PROBLEM REQUIREMENTS
Copy each line below containing "thre".

GIVEN DATA
This design comes from an exercise in tuning for small area on the open sky130 flow, not from production work. RTL that was checked went through simulation tests only; none was proved equivalent to the original. Power is estimated from default activity; no workload was simulated.

==> inputs of run B <==
## uart_top
module uart_top (
  input  logic        pclk,
  input  logic        presetn,
  input  logic        psel,
  input  logic        penable,
  input  logic        pwrite,
  input  logic [31:0] paddr,
  input  logic [31:0] pwdata,
  input  logic        uart_rxd,
  output logic        pready,
  output logic [31:0] prdata,
  output logic        uart_txd,
  output logic        uart_intpt
);
Settings: LEC_CHECK=0, CAP_MARGIN=0, CORE_MARGIN=2, CORE_UTILIZATION=65, SLEW_MARGIN=0; clock period 10.0 ns.
standard.sh (not shown) runs the stock make flow with config.mk's settings and CLKGATE_MAP_FILE= SYNTH_SCRIPT=/design/flow/synth_recipe.tcl, a recipe that flattens the netlist after the stock synthesis.
==> flow/flow/run.sh <==
#!/bin/bash
# The standard layout (standard.sh) with these changes:
#  - port buffers are buf_1 cells;
#  - before global placement, cells are swapped for same-area variants with more drive
#    (flow/same_area_upsize.tcl);
#  - clock tree synthesis uses clkbuf_16 cells on clusters of up to 30 sinks and inserts no
#    dummy loads.
# The full output of the flow goes to standard.log.
set -euo pipefail
export BUFFER_PORTS_ARGS="-buffer_cell sky130_fd_sc_hd__buf_1"
export PRE_GLOBAL_PLACE_TCL="$PWD/flow/same_area_upsize.tcl"
export CTS_ARGS="-sink_clustering_enable -repair_clock_nets -sink_clustering_size 30 -sink_clustering_max_diameter 100 -buf_list sky130_fd_sc_hd__clkbuf_16 -dont_use_dummy_load"
bash standard.sh finish > standard.log 2>&1
==> flow/flow/same_area_upsize.tcl <==
# Swap cells for the variant of the same area with the larger drive (and max capacitance),
# so that fewer nets need repair buffers. Registers are not touched.
set swaps {
  sky130_fd_sc_hd__o21ai_0   sky130_fd_sc_hd__o21ai_1
  sky130_fd_sc_hd__a21boi_0  sky130_fd_sc_hd__a21boi_1
  sky130_fd_sc_hd__and2_0    sky130_fd_sc_hd__and2_1
  sky130_fd_sc_hd__o311ai_0  sky130_fd_sc_hd__o311ai_1
  sky130_fd_sc_hd__or2_0     sky130_fd_sc_hd__or2_1
}
set n 0
foreach inst [get_cells *] {
  set ref [get_property $inst ref_name]
  set i [lsearch -exact $swaps $ref]
  if { $i >= 0 && $i % 2 == 0 } {
    replace_cell $inst [lindex $swaps [expr {$i + 1}]]
    incr n
  }
}
puts "same_area_upsize: swapped $n cells"
==> run A: changes against run B <==
--- a/flow/design.v
+++ b/flow/design.v
@@ -55,22 +55,28 @@
   logic        inc_rx, inc_tx;    
   logic        comp_rx, comp_tx;
   logic        tx_idle;
   assign comp_rx = (cnt_rx == comp_value);
   assign comp_tx = (cnt_tx == comp_value);
   always_ff @(posedge pclk) begin
     cnt_rx <= (~presetn | ~urrst | comp_rx) ? 15'd1 : cnt_rx + 15'd1;
-    cnt_tx <= (~presetn | tx_idle | comp_tx) ? 15'd1 : cnt_tx + 15'd1;
-  end
-  always_ff @(posedge pclk) begin
-    bc_rx  <= presetn ? bc_rx + comp_rx : 5'd0;
-    bc_tx  <= presetn ? bc_tx + comp_tx : 5'd0;
-    inc_rx <= comp_rx & bc_rx[0];
-    inc_tx <= comp_tx & bc_tx[0];
+    cnt_tx <= (tx_idle | comp_tx) ? 15'd1 : cnt_tx + 15'd1;
   end
+  always_ff @(posedge pclk or negedge presetn)
+    if (!presetn) begin
+      bc_rx   <= 5'd0;
+      bc_tx   <= 5'd0;
+      inc_rx  <= 1'b0;
+      inc_tx  <= 1'b0;
+    end else begin
+      bc_rx   <= bc_rx + comp_rx;
+      bc_tx   <= bc_tx + comp_tx;
+      inc_rx  <= comp_rx & bc_rx[0];
+      inc_tx  <= comp_tx & bc_tx[0];
+    end
   logic [3:0] sc;
   assign sc = bc_rx[4:1];
   logic voting_edge, sample_edge, transmit_edge;
   assign voting_edge   = inc_rx & urrst & ((sc == 4'd6) | (sc == 4'd7) | (sc == 4'd8));
   assign sample_edge   = inc_rx & urrst & (sc == 4'd9);
   assign transmit_edge = inc_tx & ~tx_idle & (bc_tx[4:1] == 4'd15);
   logic dr, oe, pe, fe, bi, thre, temt;
@@ -79,51 +85,51 @@
   logic rx_fifo_empty, rx_fifo_full, tx_fifo_empty;
   logic [9:0] rx_head;
   logic [10:0] rbr;
   logic rbrf;
   always_ff @(posedge pclk or negedge presetn)
     if (!presetn) begin
       dr   <= 1'b0;
+      oe   <= 1'b0;
       pe   <= 1'b0;
       fe   <= 1'b0;
       bi   <= 1'b0;
       thre <= 1'b1;
+      temt <= 1'b1;
     end else begin
       if (fifoen) begin
         pe <= (rbr[8] | pe) & ~rbr_rd_en;
         fe <= (rbr[9] | fe) & ~rbr_rd_en;
         dr <= ~rx_fifo_empty;
         bi <= 1'b0;
+        oe <= ((rx_fifo_full & receive_done) | oe) & ~rbr_rd_en;
       end else begin
         pe <= ((parity_error & receive_done) | pe) & ~rbr_rd_en;
         fe <= ((frame_error & receive_done) | fe) & ~rbr_rd_en;
         dr <= (receive_done | dr) & ~rbr_rd_en;
         bi <= (uart_break | bi) & ~rbr_rd_en;
+        oe <= rbrf & receive_done;
       end
       thre <= ~thr_wr_en & ((~fifoen & tsr_load) | (fifoen & tx_fifo_empty) | thre);
+      if (shift_cnt_eq) temt <= thre;
     end
-  always_ff @(posedge pclk) begin
-    oe   <= presetn & (fifoen ? (((rx_fifo_full & receive_done) | oe) & ~rbr_rd_en)
-                              : (rbrf & receive_done));
-    temt <= ~presetn | (shift_cnt_eq ? thre : temt);
-  end
   logic [7:0] thr;
   logic [7:0] txm [0:15];
   logic [4:0] twp, trp;
   logic       t_wr, t_rd;
   assign tx_fifo_empty = (twp == trp);
   assign t_wr = thr_wr_en & fifoen & ~((twp[3:0] == trp[3:0]) & (twp[4] ^ trp[4]));
   assign t_rd = tsr_load & fifoen & ~tx_fifo_empty;
   always_ff @(posedge pclk)
     if (~presetn | (thr_wr_en & ~fifoen)) thr <= pw[7:0];
   for (genvar i = 0; i < 16; i++) begin : g_txm
     always_ff @(posedge pclk)
       if (~presetn | (t_wr & (twp[3:0] == i))) txm[i] <= pw[7:0];
   end
-  always_ff @(posedge pclk)
+  always_ff @(posedge pclk or negedge presetn)
     if (!presetn) begin
       twp <= 5'd0;
       trp <= 5'd0;
     end else if (txclr) begin
       twp <= {4'd0, twp[3:0] == 4'd0};
       trp <= {4'd0, twp[3:0] == 4'd0};
     end else begin
@@ -143,27 +149,28 @@
   assign r_rd = rbr_rd_en & fifoen & ~rx_fifo_empty;
   logic [9:0] rx_din;
   assign rx_din = {frame_error, parity_error, rsr_data} & {10{presetn}};
   for (genvar i = 0; i < 16; i++) begin : g_rxm
     always_ff @(posedge pclk)
       if (~presetn | (r_wr & (rwp[3:0] == i))) rxm[i] <= rx_din;
   end
-  always_ff @(posedge pclk)
+  always_ff @(posedge pclk or negedge presetn)
     if (!presetn) begin
       rwp <= 5'd0;
       rrp <= 5'd0;
     end else if (rxclr) begin
       rwp <= {4'd0, rwp[3:0] == 4'd0};
       rrp <= {4'd0, rwp[3:0] == 4'd0};
     end else begin
       rwp <= rwp + r_wr;
       rrp <= rrp + r_rd;
     end
-  always_ff @(posedge pclk)
-    rbrf <= presetn & (receive_done | rbrf) & ~rbr_rd_en;
+  always_ff @(posedge pclk or negedge presetn)
+    if (!presetn) rbrf <= 1'b0;
+    else          rbrf <= (receive_done | rbrf) & ~rbr_rd_en;
   always_ff @(posedge pclk)
     if (~presetn | (receive_done & ~rbrf & ~fifoen)) just_rbr <= rx_din[7:0];
   assign rx_head = rxm[rrp[3:0]];
   assign rbr = fifoen ? (dr ? {1'b0, rx_head} : 11'b0) : {3'b0, just_rbr};
   logic [3:0] rx_cnt;
   logic       below_level;
   assign rx_cnt = rwp[3:0] - rrp[3:0];
@@ -217,21 +224,21 @@
       default: begin tdata_m = tx_data;               shift_data = {stb, 1'b1, tx_data, 1'b0}; end
     endcase
   logic parity_gen;
   assign parity_gen = sp ? ~eps : (eps ? ^tdata_m : ~^tdata_m);
   always_ff @(posedge pclk or negedge presetn)
     if (!presetn) begin
       tstate <= T_IDLE;
+      tx_cnt <= 4'd0;
+      parity <= 1'b0;
     end else begin
       tstate <= tnext;
+      tx_cnt <= shift_count_clr ? 4'd0 : tx_cnt + shift_count_en;
+      if (tsr_load & pen) parity <= parity_gen;
     end
-  always_ff @(posedge pclk) begin
-    tx_cnt <= (~presetn | shift_count_clr) ? 4'd0 : tx_cnt + shift_count_en;
-    if (~presetn | (tsr_load & pen)) parity <= parity_gen & presetn;
-  end
   always_ff @(posedge pclk)
     if (tsr_load)      tsr <= shift_data;
     else if (shift_en) tsr <= {1'b0, tsr[10:1]};
   logic tx_bit;
   assign tx_bit   = st_par ? parity : tsr[0];
   assign uart_txd = loop | st_idle | st_start | tx_bit;
   logic loop_txd;
@@ -262,24 +269,24 @@
     endcase
   assign receive_done = (rs_wait & ~all_zero & rx_data) | (rs_break & rx_data);
   assign uart_break   = rs_break & ~rx_data;
   logic serial_in;
   assign serial_in = loop ? loop_txd : uart_rxd;
   always_ff @(posedge pclk or negedge presetn)
     if (!presetn) begin
+      rstate <= R_IDLE;
       vote   <= 3'b0;
       rsh    <= 10'b0;
     end else begin
+      rstate <= rnext;
       if (~rs_idle & voting_edge)   vote <= {serial_in, vote[2:1]};
       if (rs_recv & sample_edge)    rsh  <= {rx_data, rsh[9:1]};
     end
-  always_ff @(posedge pclk) begin
-    rstate <= presetn ? rnext : R_IDLE;
-    fcnt   <= ~rs_recv ? 4'd0 : fcnt + sample_edge;
-  end
+  always_ff @(posedge pclk)
+    fcnt <= ~rs_recv ? 4'd0 : fcnt + sample_edge;
   always_comb
     case ({pen, wls})
       3'b000: rsr_data = {3'b0, rsh[8:4]};
       3'b001: rsr_data = {2'b0, rsh[8:3]};
       3'b010: rsr_data = {1'b0, rsh[8:2]};
       3'b011: rsr_data = rsh[8:1];
       3'b100: rsr_data = {3'b0, rsh[7:3]};
==> flow/flow/run.sh (replaced) <==
#!/bin/bash
set -euo pipefail
export BUFFER_PORTS_ARGS="-buffer_cell sky130_fd_sc_hd__buf_1"
export CTS_ARGS="-sink_clustering_enable -repair_clock_nets -sink_clustering_size 30 -sink_clustering_max_diameter 100 -buf_list sky130_fd_sc_hd__clkbuf_16 -dont_use_dummy_load"
bash standard.sh finish > standard.log 2>&1
==> flow/config.mk (replaced) <==
export PLATFORM = sky130hd
export DESIGN_NAME = uart_top
export DESIGN_NICKNAME = uart_top
export VERILOG_FILES = /design/flow/design.v
export SDC_FILE = /design/flow/constraint.sdc
export NUM_CORES = 4
export LEC_CHECK = 0
export CAP_MARGIN = 0
export CORE_MARGIN = 2
export CORE_UTILIZATION = 72
export SLEW_MARGIN = 0
removed: flow/flow/same_area_upsize.tcl
==> run G: changes against run B <==
==> flow/flow/run.sh (replaced) <==
#!/bin/bash
# The standard layout (standard.sh) with these changes:
#  - port buffers are buf_1 cells;
#  - before global placement, cells are swapped for same-area variants with more drive
#    (flow/same_area_upsize.tcl);
#  - clock tree synthesis uses clkbuf_16 cells on clusters of up to 30 sinks and inserts no
#    dummy loads.
# The full output of the flow goes to standard.log.
set -euo pipefail
export BUFFER_PORTS_ARGS="-buffer_cell sky130_fd_sc_hd__buf_1"
export PRE_GLOBAL_PLACE_TCL="$PWD/flow/same_area_upsize.tcl"
export CTS_ARGS="-sink_clustering_enable -repair_clock_nets -sink_clustering_size 24 -sink_clustering_max_diameter 100 -buf_list {sky130_fd_sc_hd__clkbuf_8 sky130_fd_sc_hd__clkbuf_16} -dont_use_dummy_load"
bash standard.sh finish > standard.log 2>&1
==> run E: changes against run B <==
--- a/flow/design.v
+++ b/flow/design.v
@@ -55,22 +55,28 @@
   logic        inc_rx, inc_tx;    
   logic        comp_rx, comp_tx;
   logic        tx_idle;
   assign comp_rx = (cnt_rx == comp_value);
   assign comp_tx = (cnt_tx == comp_value);
   always_ff @(posedge pclk) begin
     cnt_rx <= (~presetn | ~urrst | comp_rx) ? 15'd1 : cnt_rx + 15'd1;
-    cnt_tx <= (~presetn | tx_idle | comp_tx) ? 15'd1 : cnt_tx + 15'd1;
-  end
-  always_ff @(posedge pclk) begin
-    bc_rx  <= presetn ? bc_rx + comp_rx : 5'd0;
-    bc_tx  <= presetn ? bc_tx + comp_tx : 5'd0;
-    inc_rx <= comp_rx & bc_rx[0];
-    inc_tx <= comp_tx & bc_tx[0];
+    cnt_tx <= (tx_idle | comp_tx) ? 15'd1 : cnt_tx + 15'd1;
   end
+  always_ff @(posedge pclk or negedge presetn)
+    if (!presetn) begin
+      bc_rx   <= 5'd0;
+      bc_tx   <= 5'd0;
+      inc_rx  <= 1'b0;
+      inc_tx  <= 1'b0;
+    end else begin
+      bc_rx   <= bc_rx + comp_rx;
+      bc_tx   <= bc_tx + comp_tx;
+      inc_rx  <= comp_rx & bc_rx[0];
+      inc_tx  <= comp_tx & bc_tx[0];
+    end
   logic [3:0] sc;
   assign sc = bc_rx[4:1];
   logic voting_edge, sample_edge, transmit_edge;
   assign voting_edge   = inc_rx & urrst & ((sc == 4'd6) | (sc == 4'd7) | (sc == 4'd8));
   assign sample_edge   = inc_rx & urrst & (sc == 4'd9);
   assign transmit_edge = inc_tx & ~tx_idle & (bc_tx[4:1] == 4'd15);
   logic dr, oe, pe, fe, bi, thre, temt;
@@ -262,24 +268,24 @@
     endcase
   assign receive_done = (rs_wait & ~all_zero & rx_data) | (rs_break & rx_data);
   assign uart_break   = rs_break & ~rx_data;
   logic serial_in;
   assign serial_in = loop ? loop_txd : uart_rxd;
   always_ff @(posedge pclk or negedge presetn)
     if (!presetn) begin
+      rstate <= R_IDLE;
       vote   <= 3'b0;
       rsh    <= 10'b0;
     end else begin
+      rstate <= rnext;
       if (~rs_idle & voting_edge)   vote <= {serial_in, vote[2:1]};
       if (rs_recv & sample_edge)    rsh  <= {rx_data, rsh[9:1]};
     end
-  always_ff @(posedge pclk) begin
-    rstate <= presetn ? rnext : R_IDLE;
-    fcnt   <= ~rs_recv ? 4'd0 : fcnt + sample_edge;
-  end
+  always_ff @(posedge pclk)
+    fcnt <= ~rs_recv ? 4'd0 : fcnt + sample_edge;
   always_comb
     case ({pen, wls})
       3'b000: rsr_data = {3'b0, rsh[8:4]};
       3'b001: rsr_data = {2'b0, rsh[8:3]};
       3'b010: rsr_data = {1'b0, rsh[8:2]};
       3'b011: rsr_data = rsh[8:1];
       3'b100: rsr_data = {3'b0, rsh[7:3]};
==> flow/flow/run.sh (replaced) <==
#!/bin/bash
set -euo pipefail
export BUFFER_PORTS_ARGS="-buffer_cell sky130_fd_sc_hd__buf_1"
export CTS_ARGS="-sink_clustering_enable -repair_clock_nets -sink_clustering_size 30 -sink_clustering_max_diameter 100 -buf_list sky130_fd_sc_hd__clkbuf_16 -dont_use_dummy_load"
bash standard.sh finish > standard.log 2>&1
--- a/flow/config.mk
+++ b/flow/config.mk
@@ -4,8 +4,11 @@
 export VERILOG_FILES = /design/flow/design.v
 export SDC_FILE = /design/flow/constraint.sdc
 export NUM_CORES = 4
 export LEC_CHECK = 0
 export CAP_MARGIN = 0
 export CORE_MARGIN = 2
 export CORE_UTILIZATION = 65
+export CTS_BUF_LIST = sky130_fd_sc_hd__clkbuf_8
+export CTS_CLUSTER_DIAMETER = 50
+export CTS_CLUSTER_SIZE = 20
 export SLEW_MARGIN = 0
removed: flow/flow/same_area_upsize.tcl
==> comparison <==
- Run A ran to the end with no violations. Run G ran to the end with no violations. Run B completed with no timing, DRC or antenna violations. Run E completed without violations.
- Against run B, the critical path depth of run E is lower by 2.
- In run A the non-clock buffer count is higher than in run G, by 5.
- Between run B and run E, the lower first-iteration DRC count is in run E (gap 0.29%, measured against run E).
- Between run B and run G, the lower global-route usage is in run B (gap 0.17 points).
- In run G the final area is lower than in run E, by about 0.8%.
- Sequential share of layout area: run E < run G < run B < run A.
- Of run A and run B, run B has the higher die area (gap 9.1%, measured against run B).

TASK RESPONSE
   logic dr, oe, pe, fe, bi, thre, temt;
       thre <= 1'b1;
       thre <= ~thr_wr_en & ((~fifoen & tsr_load) | (fifoen & tx_fifo_empty) | thre);
+      if (shift_cnt_eq) temt <= thre;
-    temt <= ~presetn | (shift_cnt_eq ? thre : temt);
   logic dr, oe, pe, fe, bi, thre, temt;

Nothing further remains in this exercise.